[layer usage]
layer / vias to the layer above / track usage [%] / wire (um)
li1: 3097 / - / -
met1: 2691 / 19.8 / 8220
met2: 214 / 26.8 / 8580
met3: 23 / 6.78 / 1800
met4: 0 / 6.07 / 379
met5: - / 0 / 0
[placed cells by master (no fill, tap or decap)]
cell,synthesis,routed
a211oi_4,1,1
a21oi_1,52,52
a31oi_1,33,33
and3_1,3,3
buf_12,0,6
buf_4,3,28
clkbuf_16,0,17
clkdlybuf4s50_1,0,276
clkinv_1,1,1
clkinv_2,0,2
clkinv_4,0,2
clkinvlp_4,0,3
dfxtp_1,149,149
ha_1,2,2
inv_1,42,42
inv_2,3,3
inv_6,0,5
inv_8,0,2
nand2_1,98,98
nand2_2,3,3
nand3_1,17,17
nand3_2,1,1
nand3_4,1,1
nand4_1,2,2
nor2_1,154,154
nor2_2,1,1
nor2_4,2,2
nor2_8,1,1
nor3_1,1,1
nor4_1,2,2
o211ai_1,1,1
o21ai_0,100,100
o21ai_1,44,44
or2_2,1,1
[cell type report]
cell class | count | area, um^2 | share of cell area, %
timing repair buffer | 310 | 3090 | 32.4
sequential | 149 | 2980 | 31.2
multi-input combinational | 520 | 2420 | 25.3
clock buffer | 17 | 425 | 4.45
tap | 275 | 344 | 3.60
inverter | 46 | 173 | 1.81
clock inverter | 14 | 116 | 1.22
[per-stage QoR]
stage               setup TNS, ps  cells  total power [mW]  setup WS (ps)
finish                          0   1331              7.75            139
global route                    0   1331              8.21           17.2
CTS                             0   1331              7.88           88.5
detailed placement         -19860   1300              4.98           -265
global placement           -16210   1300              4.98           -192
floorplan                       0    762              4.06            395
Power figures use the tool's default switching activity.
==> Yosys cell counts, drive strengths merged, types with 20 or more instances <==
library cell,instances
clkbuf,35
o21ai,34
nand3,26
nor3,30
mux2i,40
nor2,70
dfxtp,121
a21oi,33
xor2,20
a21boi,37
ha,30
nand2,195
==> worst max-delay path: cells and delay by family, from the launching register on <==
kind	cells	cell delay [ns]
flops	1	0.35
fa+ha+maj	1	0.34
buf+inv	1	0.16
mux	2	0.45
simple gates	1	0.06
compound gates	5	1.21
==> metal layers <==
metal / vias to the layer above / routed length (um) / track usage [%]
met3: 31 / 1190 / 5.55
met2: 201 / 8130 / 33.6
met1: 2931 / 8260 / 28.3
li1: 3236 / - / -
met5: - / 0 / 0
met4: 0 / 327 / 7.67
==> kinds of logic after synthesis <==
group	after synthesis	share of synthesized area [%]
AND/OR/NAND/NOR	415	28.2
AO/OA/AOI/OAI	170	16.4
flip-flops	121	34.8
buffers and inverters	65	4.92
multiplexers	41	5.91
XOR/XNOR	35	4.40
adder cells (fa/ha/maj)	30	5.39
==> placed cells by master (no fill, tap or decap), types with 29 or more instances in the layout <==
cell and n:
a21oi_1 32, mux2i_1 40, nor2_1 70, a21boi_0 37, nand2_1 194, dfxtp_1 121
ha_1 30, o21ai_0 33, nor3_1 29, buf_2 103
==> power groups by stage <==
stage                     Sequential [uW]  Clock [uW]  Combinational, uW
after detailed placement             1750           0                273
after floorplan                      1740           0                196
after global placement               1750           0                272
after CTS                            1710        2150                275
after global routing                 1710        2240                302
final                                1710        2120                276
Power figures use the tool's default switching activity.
<file path="src/rtl/his_builder_sched_pkg.sv">
// Shared types for the histogram-builder acquisition scheduler.
// Also holds the modular-increment helper used by both the arbiter and the pointer update.
package his_sched_pkg;

  typedef enum logic [2:0] {
    S_IDLE   = 3'd0,
    S_COARSE = 3'd1,
    S_SWITCH = 3'd2,
    S_FINE   = 3'd3,
    S_DONE   = 3'd4
  } state_t;

  typedef enum logic {
    PH_COARSE = 1'b0,
    PH_FINE   = 1'b1
  } phase_t;

  // (a + b) mod n for a < n and b <= n, which avoids a general divider.
  function automatic int unsigned wrap_add(input int unsigned a, input int unsigned b,
                                           input int unsigned n);
    int unsigned s;
    s = a + b;
    if (s >= n) s = s - n;
    return s;
  endfunction

endpackage

</file>
<file path="src/rtl/his_builder_sched_rr_arbiter.sv">
// Combinational round-robin arbiter: grants the first request at or after ptr_i,
// scanning upward and wrapping around.
module rr_arbiter
  import his_sched_pkg::*;
#(
  parameter int PIXELS = 3
) (
  input  logic [PIXELS-1:0]         req_i,
  input  logic [$clog2(PIXELS)-1:0] ptr_i,
  output logic [PIXELS-1:0]         grant_o,
  output logic [$clog2(PIXELS)-1:0] idx_o,
  output logic                      any_grant_o
);

  localparam int IW = $clog2(PIXELS);

  int unsigned cand;

  // NOTE: every output gets a default before the scan so no path through the
  // block leaves a signal unassigned; an unassigned path would infer a latch.
  always_comb begin
    grant_o     = '0;
    idx_o       = '0;
    any_grant_o = 1'b0;
    cand        = 0;
    for (int k = 0; k < PIXELS; k++) begin
      cand = wrap_add(int'(ptr_i), k, PIXELS);
      if (!any_grant_o && req_i[cand]) begin
        grant_o[cand] = 1'b1;
        idx_o         = IW'(cand);
        any_grant_o   = 1'b1;
      end
    end
  end

endmodule

</file>
<file path="src/rtl/his_builder_sched.sv">
// Acquisition scheduler: round-robin shares one histogram-builder write port between
// PIXELS TDC streams, with a per-pixel quota, across COARSE and FINE acquisition phases.
module his_builder_sched
  import his_sched_pkg::*;
#(
  parameter int NP         = 10,
  parameter int PIXELS     = 3,
  parameter int ACQ_NUM    = 2,
  parameter int DATA_NUM   = 2,
  parameter int SWITCH_GAP = 2
) (
  input  logic                      clk,
  input  logic                      res,
  input  logic                      start,
  input  logic                      abort,
  input  logic [PIXELS-1:0]         tdc_valid,
  input  logic [PIXELS*NP-1:0]      tdc_data,
  output logic [PIXELS-1:0]         tdc_ready,
  output logic                      wrEn,
  output logic [NP-1:0]             data,
  output logic [$clog2(PIXELS)-1:0] pix_sel,
  output logic                      phase,
  output logic                      busy,
  output logic                      frame_done
);

  localparam int IW = $clog2(PIXELS);
  localparam int QW = $clog2(DATA_NUM + 1);
  localparam int AW = $clog2(ACQ_NUM + 1);
  localparam int GW = $clog2(SWITCH_GAP + 1);

  state_t        state_q, state_d;
  logic [QW-1:0] q_q [PIXELS];
  logic [QW-1:0] q_d [PIXELS];
  logic [AW-1:0] acq_q, acq_d;
  logic [GW-1:0] gap_q, gap_d;
  logic [IW-1:0] rr_q, rr_d;

  logic          wr_q;
  logic [NP-1:0] data_q;
  logic [IW-1:0] sel_q;
  phase_t        phase_q;

  logic              active;
  logic              xfer;
  logic              quota_met;
  logic [PIXELS-1:0] elig;
  logic [PIXELS-1:0] grant;
  logic [IW-1:0]     grant_idx;
  logic              any_grant;
  logic [NP-1:0]     grant_data;

  // Grants are only offered while acquiring, and never in a cycle being aborted.
  always_comb begin
    active = ((state_q == S_COARSE) || (state_q == S_FINE)) && !abort;
    elig   = '0;
    for (int i = 0; i < PIXELS; i++) begin
      elig[i] = tdc_valid[i] && (q_q[i] < QW'(DATA_NUM));
    end
  end

  rr_arbiter #(
    .PIXELS (PIXELS)
  ) u_arb (
    .req_i       (elig),
    .ptr_i       (rr_q),
    .grant_o     (grant),
    .idx_o       (grant_idx),
    .any_grant_o (any_grant)
  );

  assign tdc_ready  = active ? grant : '0;
  assign xfer       = active && any_grant;
  assign grant_data = tdc_data[grant_idx*NP +: NP];

  always_comb begin
    state_d   = state_q;
    acq_d     = acq_q;
    gap_d     = gap_q;
    rr_d      = rr_q;
    quota_met = 1'b1;
    for (int i = 0; i < PIXELS; i++) begin
      q_d[i] = q_q[i];
      if (xfer && grant[i]) q_d[i] = q_q[i] + 1'b1;
      if (q_d[i] != QW'(DATA_NUM)) quota_met = 1'b0;
    end
    if (xfer) rr_d = IW'(wrap_add(int'(grant_idx), 1, PIXELS));

    case (state_q)
      S_IDLE: begin
        for (int i = 0; i < PIXELS; i++) q_d[i] = '0;
        acq_d = '0;
        gap_d = '0;
        rr_d  = '0;
        if (start) state_d = S_COARSE;
      end
      S_COARSE, S_FINE: begin
        // quota_met already includes this cycle's transfer.
        if (quota_met) begin
          for (int i = 0; i < PIXELS; i++) q_d[i] = '0;
          if (acq_q == AW'(ACQ_NUM - 1)) begin
            acq_d   = '0;
            state_d = (state_q == S_COARSE) ? S_SWITCH : S_DONE;
          end else begin
            acq_d = acq_q + 1'b1;
          end
        end
      end
      S_SWITCH: begin
        rr_d = '0;
        if (gap_q == GW'(SWITCH_GAP - 1)) begin
          gap_d   = '0;
          state_d = S_FINE;
        end else begin
          gap_d = gap_q + 1'b1;
        end
      end
      S_DONE:  state_d = S_IDLE;
      default: state_d = S_IDLE;
    endcase

    if (abort) begin
      state_d = S_IDLE;
      for (int i = 0; i < PIXELS; i++) q_d[i] = '0;
      acq_d = '0;
      gap_d = '0;
      rr_d  = '0;
    end
  end

  // NOTE: state registers use non-blocking assignments so every flop samples the
  // pre-edge value of its neighbours, independent of statement order.
  always_ff @(posedge clk or posedge res) begin
    if (res) begin
      state_q <= S_IDLE;
      acq_q   <= '0;
      gap_q   <= '0;
      rr_q    <= '0;
      // NOTE: the quota array is a handful of flops, not a RAM, so it is reset
      // like any other register; a real memory array would be left unreset.
      for (int i = 0; i < PIXELS; i++) q_q[i] <= '0;
    end else begin
      state_q <= state_d;
      acq_q   <= acq_d;
      gap_q   <= gap_d;
      rr_q    <= rr_d;
      for (int i = 0; i < PIXELS; i++) q_q[i] <= q_d[i];
    end
  end

  // Builder-facing output register; payload fields hold when no write occurs.
  always_ff @(posedge clk or posedge res) begin
    if (res) begin
      wr_q    <= 1'b0;
      data_q  <= '0;
      sel_q   <= '0;
      phase_q <= PH_COARSE;
    end else begin
      wr_q <= xfer;
      if (xfer) begin
        data_q  <= grant_data;
        sel_q   <= grant_idx;
        phase_q <= (state_q == S_FINE) ? PH_FINE : PH_COARSE;
      end
    end
  end

  assign wrEn       = wr_q;
  assign data       = data_q;
  assign pix_sel    = sel_q;
  assign phase      = phase_q;
  assign busy       = (state_q != S_IDLE);
  assign frame_done = (state_q == S_DONE) && !abort;

endmodule

</file>
<file path="config.mk">
export PLATFORM = sky130hd
export DESIGN_NAME = his_builder_sched
export DESIGN_NICKNAME = d
export VERILOG_FILES = /design/src/rtl/his_builder_sched_pkg.sv /design/src/rtl/his_builder_sched_rr_arbiter.sv /design/src/rtl/his_builder_sched.sv
export SDC_FILE = /design/constraint.sdc
export NUM_CORES = 1
export LEC_CHECK = 0
export BUFFER_PORTS_ARGS = -buffer_cell sky130_fd_sc_hd__buf_2
export CORE_ASPECT_RATIO = 0.75
export CORE_MARGIN = 2
export CORE_UTILIZATION = 37
export CTS_CLUSTER_DIAMETER = 100
export DETAILED_ROUTE_END_ITERATION = 7
export PLACE_DENSITY = 0.59
export SETUP_SLACK_MARGIN = 0.02
export SLEW_MARGIN = 15
export SYNTH_ARGS = -nofsm -noshare
export SYNTH_HDL_FRONTEND = slang
export SYNTH_SLANG_ARGS = --single-unit
export TNS_END_PERCENT = 50
</file>
<file path="constraint.sdc">
create_clock -name clk -period 7.29 [get_ports clk]
set_clock_uncertainty 0.05 [all_clocks]
set_input_delay 0 -clock clk [delete_from_list [all_inputs] [get_ports clk]]
set_output_delay 0 -clock clk [all_outputs]
set_load 0.01 [all_outputs]
</file>
==> results of run 1 <==
-- per-layer routing --
layer | global-route usage [%] | part of all wire, %
met1 | 23.8 | 51
met2 | 22.0 | 44
met3 | 4.46 | 3.8
met4 | 3.92 | 0.73
met5 | 0 | 0
-- critical path, delay by kind of cell (launching register included) --
family	cells	cell delay, ns
adder cells (fa/ha/maj)	1	0.54
AND/OR/NAND/NOR	2	0.54
flip-flops	1	0.41
buffers and inverters	2	0.39
multiplexers	1	0.20
AO/OA/AOI/OAI	4	0.88
-- cells in the mapped netlist, drive strengths merged --
cell	n
dfrtp	29
nand2	25
o21ai	17
inv	12
mux2	12
mux2i	12
nor2	12
a21oi	10
nor3	8
buf	7
nand2b	6
a21o	5
clkbuf	5
ha	5
nand4b	4
and3	3
nand3b	3
xnor2	3
a211oi	2
and4	2
maj3	2
nand3	2
nand4bb	2
nor2b	2
o211a	2
o311ai	2
o32ai	2
or3	2
a211o	1
a21boi	1
a221oi	1
and2	1
nand4	1
nor3b	1
nor4	1
nor4b	1
o21a	1
o221a	1
or2b	1
or3b	1
xor2	1
-- worst paths after layout --
kind / from / endpoint / slack (ns) / cells after the start
setup / recovery: rr_q[0]$_DFFE_PP0P_ / state_q[1]$_DFFE_PP0P_ / 4.21 / 10
hold / removal: tdc_data[27] / data[7]$_DFFE_PP0P_ / 0.007 / 4
setup reg to reg: rr_q[0]$_DFFE_PP0P_ / state_q[1]$_DFFE_PP0P_ / 4.21 / 10
hold reg to reg: pix_sel[0]$_DFFE_PP0P_ / pix_sel[0]$_DFFE_PP0P_ / 0.43 / 2
max in group asynchronous: res / pix_sel[0]$_DFFE_PP0P_ / 6.51 / 3
min in group asynchronous: res / acq_q[1]$_DFFE_PP0P_ / 0.28 / 3
-- cell usage in the layout (no fill, tap or decap), types with 3 or more instances in the layout --
| master | n |
|---|---|
| sky130_fd_sc_hd__a21o_1 | 3 |
| sky130_fd_sc_hd__a21oi_1 | 9 |
| sky130_fd_sc_hd__and3_1 | 3 |
| sky130_fd_sc_hd__buf_2 | 55 |
| sky130_fd_sc_hd__clkbuf_8 | 5 |
| sky130_fd_sc_hd__dfrtp_1 | 29 |
| sky130_fd_sc_hd__dlygate4sd3_1 | 8 |
| sky130_fd_sc_hd__ha_1 | 5 |
| sky130_fd_sc_hd__inv_1 | 10 |
| sky130_fd_sc_hd__mux2_2 | 12 |
| sky130_fd_sc_hd__mux2i_1 | 12 |
| sky130_fd_sc_hd__nand2_1 | 25 |
| sky130_fd_sc_hd__nand2b_1 | 6 |
| sky130_fd_sc_hd__nand3b_1 | 3 |
| sky130_fd_sc_hd__nand4b_1 | 4 |
| sky130_fd_sc_hd__nor2_1 | 11 |
| sky130_fd_sc_hd__nor3_1 | 4 |
| sky130_fd_sc_hd__nor3_2 | 4 |
| sky130_fd_sc_hd__o21ai_0 | 16 |
| sky130_fd_sc_hd__xnor2_1 | 3 |
-- power by group --
part	switching [mW]	total [mW]	internal, mW	leakage [nW]
logic	0.0664	0.128	0.0614	0.762
clock network	0.0607	0.160	0.0991	0.0540
registers	0.0112	0.194	0.183	0.381
total	0.138	0.482	0.343	1.20
-- layout make-up --
class | instances | area share [%]
clock inverters | 2 | 1.39
inverters | 12 | 1.79
multi-input cells | 158 | 46.9
well taps | 75 | 3.72
clock buffers | 5 | 2.73
repair buffers | 65 | 14.7
flip-flops and latches | 29 | 28.8
-- stage by stage --
| step | instances | hold WS, ns |
|---|---|---|
| floorplan | 211 | 0.0281 |
| global route | 346 | 0.0239 |
| detailed placement | 331 | 0.284 |
| CTS | 346 | 0.00170 |
| global placement | 331 | 0.286 |
| finish | 346 | 0.00687 |
-- logic make-up (layout without fill, tap and decap cells) --
group                    Yosys count  after routing
buffers and inverters             24             84
AO/OA/AOI/OAI                     45             45
flip-flops                        29             29
AND/OR/NAND/NOR                   78             78
multiplexers                      24             24
XOR/XNOR                           4              4
adder cells (fa/ha/maj)            7              7
-- state kept, by name, indices dropped and copies added, names as in the netlist --
signal / cells
q_q: 6
state_q: 3
gap_q: 2
acq_q: 2
pix_sel: 2
wrEn: 1
data: 10
rr_q: 2
phase: 1
-- repair_timing --
item,4_1_cts,5_1_grt
endpoints found under the setup margin,0,0
endpoints found under the hold margin,36,0
hold buffers,8,0
gates resized for setup,0,0
==> impl_summary.md, run 1 <==
Logic synthesis
The synthesized netlist devotes 4.16% of its cell area to adder and majority cells. The total number of yosys warnings is 0. The simple-gate area share of the yosys netlist is 23.4%. In this run, synthesis produced a sequential element count of 29.

The largest area contributor in the netlist is sky130_fd_sc_hd__dfrtp_1. In the post-synthesis netlist, the biggest area contributors are sky130_fd_sc_hd__dfrtp_1, sky130_fd_sc_hd__mux2_2, sky130_fd_sc_hd__mux2i_1, sky130_fd_sc_hd__nand2_1, sky130_fd_sc_hd__o21ai_0. The fraction of synthesized area in multiplexers is 12.7%. The share of the synthesized netlist area taken by xor and xnor gates is 1.74%. After synthesis, the largest family of logic cells by area is simple AND/OR/NAND/NOR gates.

The netlist area before placement is 2020 um^2. The share of synthesized area in the top cell type comes to between 30 and 40%. Sequential cells were found to cover 36.0% of the synthesized design area. The unique cell type count in the Yosys netlist is 54.

Averaged over all synthesized cells, the footprint is between 9 and 10 um^2. When the netlist entered floorplanning its net count stood at 253. Summing the areas of all compound-gate instances in the mapped netlist gives 16.7% of the synthesized area. In the synthesized netlist, the number of instances is approximately 210.

Critical path
STA classifies the critical path endpoint as a flip-flop. Of all nets on the critical path, the largest fanout is 20. Data on the critical path is required at its endpoint by 7.45 ns.

The worst setup path is of the reg2reg kind. In this design, the stage delay of the slowest critical-path cell is 0.54 ns. The worst setup path is launched from a flip-flop. Traced cell by cell, the critical path runs through inv_1 -> ha_1 -> o32ai_1 -> a21o_2 -> a21o_4 -> inv_2 -> and4_1 -> o221a_4 -> nor3b_4 -> mux2i_1. The data arrival time at the worst-slack endpoint is 3.24 ns.

The cell with the largest stage delay on the worst path is sky130_fd_sc_hd__ha_1.

Place
The placer congestion estimate is 0.884. The count of port buffers added during placement is 55. The HPWL after detailed placement is 3320 um. The placed instance area is 2340 um^2. The worst setup slack before clock tree synthesis is 4.21 ns.

Clocking
The CTS tree is built. The number of setup buffers added after CTS is 0. The sink count of the clock tree is 29. Clock tree synthesis inserted a total of 5 buffers. The cell chosen for the clock root is sky130_fd_sc_hd__clkbuf_8.

The clock transition at the register clock pins on the worst setup and hold paths after CTS is 0.06 ns. Counting along the longest clock path gives a buffer depth of 2. In this run the number of H-tree levels came out at 2.

The clock reaches the later pin of the worst-skew pair after 0.28 ns.

Die
The floorplan has 23 rows. The x dimension of the die is around 89 um. The total area inside the core boundary comes to roughly 5300 um^2. The I/O pin count is 56. Once the floorplan was initialized, standard cells occupied 38.1% of the core. The die covers between 6000 and 7000 um^2. The floorplan step set the die height to 67.9 um.

Finish
The finished cells cover 2520 um^2. The multi-input combinational cells in the finished layout cover a total of 1180 um^2. The filler cells instantiated in the layout total 543. Measured on the finished design, the core utilization comes to 47.6%. At the end of the flow, the number of nets in the layout was 313.

The sequential cells in the finished layout cover a total of 726 um^2. The post-route netlist has a little over a third of its cells at a drive strength greater than 1. From synthesis to final layout, the design area changed by 25.1%. The repair_antennas step left the layout with diodes totalling 0.

STA
The worst slew slack as a fraction of its limit is 58.8%. The final total negative setup slack is 0 ns. The final critical-path setup slack is 4.21 ns. Based on the critical path, the design can be clocked at up to 0.325 GHz. The hold violation count in the final report is 0. The number of max-slew violations in the final report came to 0. Setup repair after global routing left no endpoint under its margin. The final critical delay including setup and external delays is 3.08 ns. At the pin with the least slew margin, the transition time is approximately 0.61 ns. The count of endpoints failing setup in the final report is 0. After layout, the worst path uses 42.2% of the clock period.

Drt
After detailed routing, the total wire length is 4550 um. The count of unresolved DRC violations after routing is 0. The routed wire length per instance is 13.1 um. The first TritonRoute pass finished after 4 iterations.

The via count is 1723. The detail route stage leaves a number of antenna-violating nets equal to 0. The number of violations reported at the end of detailed-routing iteration 0 is 68. The per-cell via count in the routed design is between 4 and 5.

Global routing
The maximum number of pins on one net before global-route repair is 30. The leftover overflow at the end of global routing is 0. The first global-routing pass estimated 7330 um of wire.

The initial antenna violation count is 0. Global routing used between 10% and 20% of the available tracks across all layers. The via count of the first global-routing pass is 1525.

Status
The flow ran to the end, and the final reports show no timing, DRC or antenna violations.

Power
The static leakage power is 1.20 nW. Power spread over the standard cell area amounts to roughly 190 nW/um^2. The peak supply drop is between 0.1 and 0.15 mV. Summing internal, switching and leakage power gives 482 uW.

Hold path
The type of the most critical hold path is in2reg.

Run
Across the run, the number of max-cap violations was 0.
No activity file was read; power rests on OpenSTA's default activity.
==> run 2, diff against run 1 <==
==> constraint.sdc (replaced) <==
create_clock -name clk -period 2.9 [get_ports clk]
set_clock_uncertainty 0.05 [all_clocks]
set_input_delay 0 -clock clk [delete_from_list [all_inputs] [get_ports clk]]
set_output_delay 0 -clock clk [all_outputs]
set_load 0.01 [all_outputs]
==> run 2 against run 1 <==
  * Sequential share of layout area shrank 0.61 points
  * Global-route usage grew 0.89 points
  * Hold slack gained 0.0059 ns
  * Fmax grew 13%
  * Register-to-register slack lost 4.0 ns
  * First-iteration DRC count shrank 12%
  * Die area is the same
  * Count of clock-buffer cells in the layout is the same
  * Setup slack lost 4.0 ns
  * Critical endpoint is now q_q[1]$_DFF_PP0_
  * Largest cell class unchanged
  * Highest routed layer unchanged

------

## Work instruction
The required answer is each line of the entries containing the string "metal".

## Response to this exercise
==> metal layers <==
metal / vias to the layer above / routed length (um) / track usage [%]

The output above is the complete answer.